1st Director of the U.S. Bureau of Mines
- In office 1910–1915
- Preceded by: Bureau established
- Succeeded by: Van H. Manning

Personal details
- Born: January 23, 1859 Laurens, South Carolina, U.S.
- Died: July 13, 1915 (aged 56) Denver, Colorado, U.S.
- Resting place: Rock Creek Cemetery Washington, D.C., U.S.
- Spouse: Jean Daiziel Sprunt
- Children: 4
- Alma mater: Cornell University (BS); University of North Carolina, Chapel Hill (LL.D.); University of Pittsburgh (PhD);
- Fields: Geology Agriculture
- Institutions: University of North Carolina, Chapel Hill (1881–1903) U.S. Geological Survey (1904–1910) U.S. Bureau of Mines (1910–1915)

Signature

= Joseph Austin Holmes =

1st Director of U.S. Bureau of Mines

Joseph Austin Holmes (January 23, 1859 – July 13, 1915) was a geologist and occupational safety and health pioneer, best known as the first director of the U.S. Bureau of Mines. He is the namesake of the Joseph A. Holmes Safety Association created in 1916.

==Early life and education==
Joseph Austin Holmes was born on January 23, 1859, in Laurens, South Carolina. He was one of 12 children, and attended Laurens Academy.
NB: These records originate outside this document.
$ cat config.mk
export PLATFORM = sky130hd
export DESIGN_NAME = rti_fdiv
export DESIGN_NICKNAME = d
export VERILOG_FILES = /design/src/rtl/rti_pkg.sv /design/src/rtl/rti_fdiv.sv
export SDC_FILE = /design/constraint.sdc
export NUM_CORES = 2
export LEC_CHECK = 0
export BUFFER_PORTS_ARGS = -buffer_cell sky130_fd_sc_hd__buf_4
export CAP_MARGIN = 30
export CORE_MARGIN = 1.5
export CORE_UTILIZATION = 45
export CTS_BUF_LIST = sky130_fd_sc_hd__clkbuf_16
export CTS_CLUSTER_DIAMETER = 60
export DETAILED_ROUTE_END_ITERATION = 10
export PLACE_DENSITY_LB_ADDON = 0.1
export SYNTH_ARGS = -nofsm -noshare
export SYNTH_HDL_FRONTEND = slang
export SYNTH_SLANG_ARGS = --single-unit
export TNS_END_PERCENT = 20
$ cat constraint.sdc
create_clock -name clock -period 32.5 [get_ports clock]
set_clock_uncertainty 0.05 [all_clocks]
set_input_delay 4.875 -clock clock [delete_from_list [all_inputs] [get_ports clock]]
set_output_delay 4.875 -clock clock [all_outputs]
set_load 0.03 [all_outputs]
### config.mk
export PLATFORM = sky130hd
export DESIGN_NAME = rti_fadd
export DESIGN_NICKNAME = d
export VERILOG_FILES = /design/src/rtl/rti_pkg.sv /design/src/rtl/rti_fadd.sv
export SDC_FILE = /design/constraint.sdc
export NUM_CORES = 1
export LEC_CHECK = 0
export ABC_AREA = 1
export CAP_MARGIN = 30
export CELL_PAD_IN_SITES_DETAIL_PLACEMENT = 0
export CELL_PAD_IN_SITES_GLOBAL_PLACEMENT = 1
export CORE_UTILIZATION = 43
export CTS_BUF_LIST = sky130_fd_sc_hd__clkbuf_4
export DETAILED_ROUTE_END_ITERATION = 10
export DONT_BUFFER_PORTS = 1
export GPL_TIMING_DRIVEN = 0
export PLACE_DENSITY_LB_ADDON = 0.25
export SYNTH_ARGS = -nofsm -noshare
export SYNTH_HDL_FRONTEND = slang
export SYNTH_SLANG_ARGS = --single-unit
### constraint.sdc
create_clock -name clock -period 12 [get_ports clock]
set_input_delay 0 -clock clock [delete_from_list [all_inputs] [get_ports clock]]
set_output_delay 0 -clock clock [all_outputs]
set_load 0.01 [all_outputs]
He graduated from Cornell University in 1881 with a Bachelor of Science in agriculture.

Holmes also got a LL.D. from the University of North Carolina and a PhD from the University of Pittsburgh.

==Career==
In 1881, Holmes was appointed as professor of geology and natural history at the University of North Carolina, Chapel Hill. He served as department head from 1881 to 1891 and left the university in 1903. He was appointed as the first state geologist of North Carolina in 1891 and served in that role until 1905. He was in charge of the North Carolina Geological Survey. Holmes organized the North Carolina Good Roads Association and served as its president. He organized and directed the Department of Mines and Metallurgy at the St. Louis World's Fair in 1903 and 1904. He was also appointed to a congressional committee involved in investigating better ways to use domestically produced fuels and materials.

Impressed by his work at the World's Fair, President Theodore Roosevelt appointed Holmes as chief of the U.S. Geological Survey laboratories in 1904. In 1907, he was appointed as chief of the new technological branch of the U.S. Geological Survey, the division in charge of investigating mine accidents.
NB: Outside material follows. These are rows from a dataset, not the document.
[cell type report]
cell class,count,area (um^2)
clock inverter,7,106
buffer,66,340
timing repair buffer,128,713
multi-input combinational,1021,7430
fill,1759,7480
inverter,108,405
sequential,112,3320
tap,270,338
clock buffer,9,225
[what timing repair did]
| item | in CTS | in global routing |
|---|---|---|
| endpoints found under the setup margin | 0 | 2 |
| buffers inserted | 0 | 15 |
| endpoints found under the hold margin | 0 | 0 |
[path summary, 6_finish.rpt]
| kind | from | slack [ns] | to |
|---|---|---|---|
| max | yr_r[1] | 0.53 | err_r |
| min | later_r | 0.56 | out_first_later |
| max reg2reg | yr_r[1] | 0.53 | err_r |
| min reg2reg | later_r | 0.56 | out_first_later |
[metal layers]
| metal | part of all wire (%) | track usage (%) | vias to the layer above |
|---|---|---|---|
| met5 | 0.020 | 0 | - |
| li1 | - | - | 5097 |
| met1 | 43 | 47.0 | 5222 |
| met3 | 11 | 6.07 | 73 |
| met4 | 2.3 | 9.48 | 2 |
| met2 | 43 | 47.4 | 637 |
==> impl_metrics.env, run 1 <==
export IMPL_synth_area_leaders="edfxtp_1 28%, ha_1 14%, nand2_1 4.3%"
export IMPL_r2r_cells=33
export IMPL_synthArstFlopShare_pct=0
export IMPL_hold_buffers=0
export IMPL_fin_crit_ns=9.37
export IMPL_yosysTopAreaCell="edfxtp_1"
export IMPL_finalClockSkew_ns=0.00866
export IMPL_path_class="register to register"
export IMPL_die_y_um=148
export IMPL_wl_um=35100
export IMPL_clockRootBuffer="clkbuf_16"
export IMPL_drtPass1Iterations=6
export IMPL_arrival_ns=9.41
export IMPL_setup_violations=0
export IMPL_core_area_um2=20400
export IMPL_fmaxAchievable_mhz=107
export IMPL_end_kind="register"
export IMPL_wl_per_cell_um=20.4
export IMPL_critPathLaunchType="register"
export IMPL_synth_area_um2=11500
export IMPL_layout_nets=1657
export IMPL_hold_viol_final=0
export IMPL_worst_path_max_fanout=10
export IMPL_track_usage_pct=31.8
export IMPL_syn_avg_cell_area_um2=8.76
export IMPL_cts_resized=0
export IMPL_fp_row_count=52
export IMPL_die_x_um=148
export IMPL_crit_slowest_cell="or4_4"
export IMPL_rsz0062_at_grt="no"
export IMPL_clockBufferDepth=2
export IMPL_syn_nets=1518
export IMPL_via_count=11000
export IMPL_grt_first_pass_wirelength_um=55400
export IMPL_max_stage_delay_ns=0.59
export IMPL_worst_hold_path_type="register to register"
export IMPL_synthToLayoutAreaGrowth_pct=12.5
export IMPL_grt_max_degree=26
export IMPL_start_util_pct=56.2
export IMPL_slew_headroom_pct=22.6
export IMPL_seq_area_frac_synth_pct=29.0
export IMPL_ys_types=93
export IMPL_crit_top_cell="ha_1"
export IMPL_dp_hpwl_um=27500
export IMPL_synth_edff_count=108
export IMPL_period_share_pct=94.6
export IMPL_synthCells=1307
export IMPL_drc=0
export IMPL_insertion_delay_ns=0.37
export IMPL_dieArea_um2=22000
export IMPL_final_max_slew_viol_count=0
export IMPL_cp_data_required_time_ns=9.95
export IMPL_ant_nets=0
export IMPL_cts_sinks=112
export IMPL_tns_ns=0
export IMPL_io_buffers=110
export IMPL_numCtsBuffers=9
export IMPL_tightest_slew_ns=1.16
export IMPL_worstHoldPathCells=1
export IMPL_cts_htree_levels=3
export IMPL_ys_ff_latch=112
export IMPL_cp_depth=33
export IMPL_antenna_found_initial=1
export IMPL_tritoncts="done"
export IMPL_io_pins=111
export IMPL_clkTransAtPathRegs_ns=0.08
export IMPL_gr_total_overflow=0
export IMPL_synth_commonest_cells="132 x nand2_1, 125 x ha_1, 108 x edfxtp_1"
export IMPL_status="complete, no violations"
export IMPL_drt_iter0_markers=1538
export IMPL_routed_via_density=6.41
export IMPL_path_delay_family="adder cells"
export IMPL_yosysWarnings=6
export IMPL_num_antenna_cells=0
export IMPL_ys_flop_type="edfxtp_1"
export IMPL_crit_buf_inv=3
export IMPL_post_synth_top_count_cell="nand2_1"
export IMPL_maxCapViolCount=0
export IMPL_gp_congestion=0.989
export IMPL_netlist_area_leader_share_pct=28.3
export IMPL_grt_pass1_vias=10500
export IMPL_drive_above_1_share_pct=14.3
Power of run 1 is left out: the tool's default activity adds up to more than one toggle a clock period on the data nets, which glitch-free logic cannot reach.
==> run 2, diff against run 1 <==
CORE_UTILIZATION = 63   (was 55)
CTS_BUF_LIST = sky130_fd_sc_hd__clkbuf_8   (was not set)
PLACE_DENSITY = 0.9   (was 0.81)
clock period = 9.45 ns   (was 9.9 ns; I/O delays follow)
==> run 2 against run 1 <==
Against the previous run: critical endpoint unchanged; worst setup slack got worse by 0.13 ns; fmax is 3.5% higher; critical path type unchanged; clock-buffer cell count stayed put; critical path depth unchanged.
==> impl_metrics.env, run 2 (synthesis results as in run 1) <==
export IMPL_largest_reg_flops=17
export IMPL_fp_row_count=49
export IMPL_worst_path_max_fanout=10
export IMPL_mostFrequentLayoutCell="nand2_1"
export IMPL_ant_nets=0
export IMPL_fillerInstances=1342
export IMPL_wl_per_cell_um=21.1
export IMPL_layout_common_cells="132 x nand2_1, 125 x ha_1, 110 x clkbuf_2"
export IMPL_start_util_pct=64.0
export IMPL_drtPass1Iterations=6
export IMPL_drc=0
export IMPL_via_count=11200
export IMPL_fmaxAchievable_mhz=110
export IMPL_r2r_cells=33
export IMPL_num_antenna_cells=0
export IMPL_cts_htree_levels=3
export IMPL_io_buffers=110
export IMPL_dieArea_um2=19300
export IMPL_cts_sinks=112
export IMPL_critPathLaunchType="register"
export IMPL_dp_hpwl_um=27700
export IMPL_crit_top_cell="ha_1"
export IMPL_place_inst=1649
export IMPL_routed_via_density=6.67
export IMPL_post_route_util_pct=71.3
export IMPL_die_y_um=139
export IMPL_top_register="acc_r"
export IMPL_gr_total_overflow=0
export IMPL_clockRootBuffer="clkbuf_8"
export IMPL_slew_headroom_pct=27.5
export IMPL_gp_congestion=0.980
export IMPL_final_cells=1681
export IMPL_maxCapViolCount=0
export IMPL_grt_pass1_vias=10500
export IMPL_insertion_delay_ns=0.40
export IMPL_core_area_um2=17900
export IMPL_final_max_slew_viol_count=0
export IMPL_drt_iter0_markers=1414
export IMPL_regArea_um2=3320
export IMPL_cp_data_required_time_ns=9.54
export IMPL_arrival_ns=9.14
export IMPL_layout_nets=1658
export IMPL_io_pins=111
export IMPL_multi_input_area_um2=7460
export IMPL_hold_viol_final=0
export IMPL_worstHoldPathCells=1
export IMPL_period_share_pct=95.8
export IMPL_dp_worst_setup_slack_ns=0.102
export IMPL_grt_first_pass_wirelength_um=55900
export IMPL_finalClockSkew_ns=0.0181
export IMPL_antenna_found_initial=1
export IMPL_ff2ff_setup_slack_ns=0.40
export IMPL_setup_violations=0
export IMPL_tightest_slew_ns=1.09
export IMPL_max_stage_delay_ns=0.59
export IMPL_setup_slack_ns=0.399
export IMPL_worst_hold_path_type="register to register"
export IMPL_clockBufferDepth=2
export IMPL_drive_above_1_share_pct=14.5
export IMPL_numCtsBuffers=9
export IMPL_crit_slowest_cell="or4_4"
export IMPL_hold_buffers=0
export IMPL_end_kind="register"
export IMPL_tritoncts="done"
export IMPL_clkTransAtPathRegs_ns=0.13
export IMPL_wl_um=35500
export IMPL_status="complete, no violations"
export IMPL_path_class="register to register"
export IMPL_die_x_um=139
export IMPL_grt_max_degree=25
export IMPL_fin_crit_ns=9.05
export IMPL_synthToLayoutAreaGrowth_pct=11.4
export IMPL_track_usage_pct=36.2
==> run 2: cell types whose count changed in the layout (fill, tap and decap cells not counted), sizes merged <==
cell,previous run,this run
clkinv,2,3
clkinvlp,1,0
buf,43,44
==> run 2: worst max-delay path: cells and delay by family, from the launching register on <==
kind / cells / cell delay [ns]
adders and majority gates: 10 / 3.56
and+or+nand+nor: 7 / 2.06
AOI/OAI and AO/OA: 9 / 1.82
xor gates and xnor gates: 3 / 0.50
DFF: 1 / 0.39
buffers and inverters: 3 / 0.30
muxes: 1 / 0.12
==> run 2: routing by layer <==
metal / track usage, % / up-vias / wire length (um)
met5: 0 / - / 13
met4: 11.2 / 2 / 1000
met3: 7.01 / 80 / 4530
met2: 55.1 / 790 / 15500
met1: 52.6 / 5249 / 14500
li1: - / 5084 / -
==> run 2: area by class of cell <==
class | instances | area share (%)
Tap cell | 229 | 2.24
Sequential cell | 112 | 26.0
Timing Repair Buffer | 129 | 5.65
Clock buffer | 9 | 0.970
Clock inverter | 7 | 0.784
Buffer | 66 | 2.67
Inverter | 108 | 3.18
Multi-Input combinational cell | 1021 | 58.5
In 1910, Holmes was appointed by President Taft as the Director of the newly formed U.S. Bureau of Mines. The appointment came as a surprise to many because of tensions existing between Holmes and the Secretary of the Interior Richard A. Ballinger. Under Holmes's leadership, the first national mine safety demonstration was hosted in an experimental mine in Pittsburgh, Pennsylvania. He also helped develop the Weeks Act, 1911 legislation that facilitated the creation of national forests.
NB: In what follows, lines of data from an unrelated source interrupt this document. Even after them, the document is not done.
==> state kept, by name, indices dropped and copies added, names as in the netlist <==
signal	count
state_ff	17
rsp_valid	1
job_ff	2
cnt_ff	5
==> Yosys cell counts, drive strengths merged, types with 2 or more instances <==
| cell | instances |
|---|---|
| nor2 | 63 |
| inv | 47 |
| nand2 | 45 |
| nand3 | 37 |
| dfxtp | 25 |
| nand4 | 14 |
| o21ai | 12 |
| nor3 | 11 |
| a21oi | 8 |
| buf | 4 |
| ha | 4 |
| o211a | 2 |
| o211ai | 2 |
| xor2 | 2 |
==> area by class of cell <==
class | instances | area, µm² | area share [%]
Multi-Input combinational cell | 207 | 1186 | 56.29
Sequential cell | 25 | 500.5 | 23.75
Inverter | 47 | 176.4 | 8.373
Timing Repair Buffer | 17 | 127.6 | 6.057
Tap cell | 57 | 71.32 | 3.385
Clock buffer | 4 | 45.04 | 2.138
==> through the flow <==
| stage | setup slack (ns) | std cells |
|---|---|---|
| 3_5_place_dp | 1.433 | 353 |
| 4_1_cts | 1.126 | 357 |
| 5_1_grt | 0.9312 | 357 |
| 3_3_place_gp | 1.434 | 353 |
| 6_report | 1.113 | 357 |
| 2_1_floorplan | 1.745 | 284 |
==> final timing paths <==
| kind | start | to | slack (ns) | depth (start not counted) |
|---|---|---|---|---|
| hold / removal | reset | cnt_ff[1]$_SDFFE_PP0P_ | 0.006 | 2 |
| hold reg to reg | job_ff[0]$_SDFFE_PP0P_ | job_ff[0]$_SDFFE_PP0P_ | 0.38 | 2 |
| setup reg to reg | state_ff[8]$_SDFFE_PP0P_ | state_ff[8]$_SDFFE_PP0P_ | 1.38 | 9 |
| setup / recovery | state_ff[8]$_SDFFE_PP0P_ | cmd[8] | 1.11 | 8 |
Holmes discovered that the dust from black coal was more dangerous than firedamp for miners. He discovered that coal dust could also cause mine explosions. This ended the dangerous practice of packing explosives in boreholes using coal dust. He organized the Explosives and Electrical Sections of the Bureau to improve safety in mines and equipped railroad cars as movable stations used to train miners in first aid and rescue operations.

He was a fellow of the Geological Society of America.

==Personal life==
Holmes married Jean Daiziel Sprunt of Wilmington, North Carolina. Together, they had four children: Joseph, James, Jean and Margaret.

His contemporaries sometimes referred to him as "Joe Holmes".

==Death==
Holmes contracted tuberculosis in 1914 and died of the disease in Denver, Colorado, on July 13, 1915. He was interred at Rock Creek Cemetery in Washington, D.C.

==Legacy==
A year after his death, in 1916, the Joseph A. Holmes Safety Association was established to pay respect and honor the work Holmes did.

Holmes was inducted posthumously into the National Mining Hall of Fame in 1990. He is remembered for coining the phrase "safety first", as used as a watchword in the mines.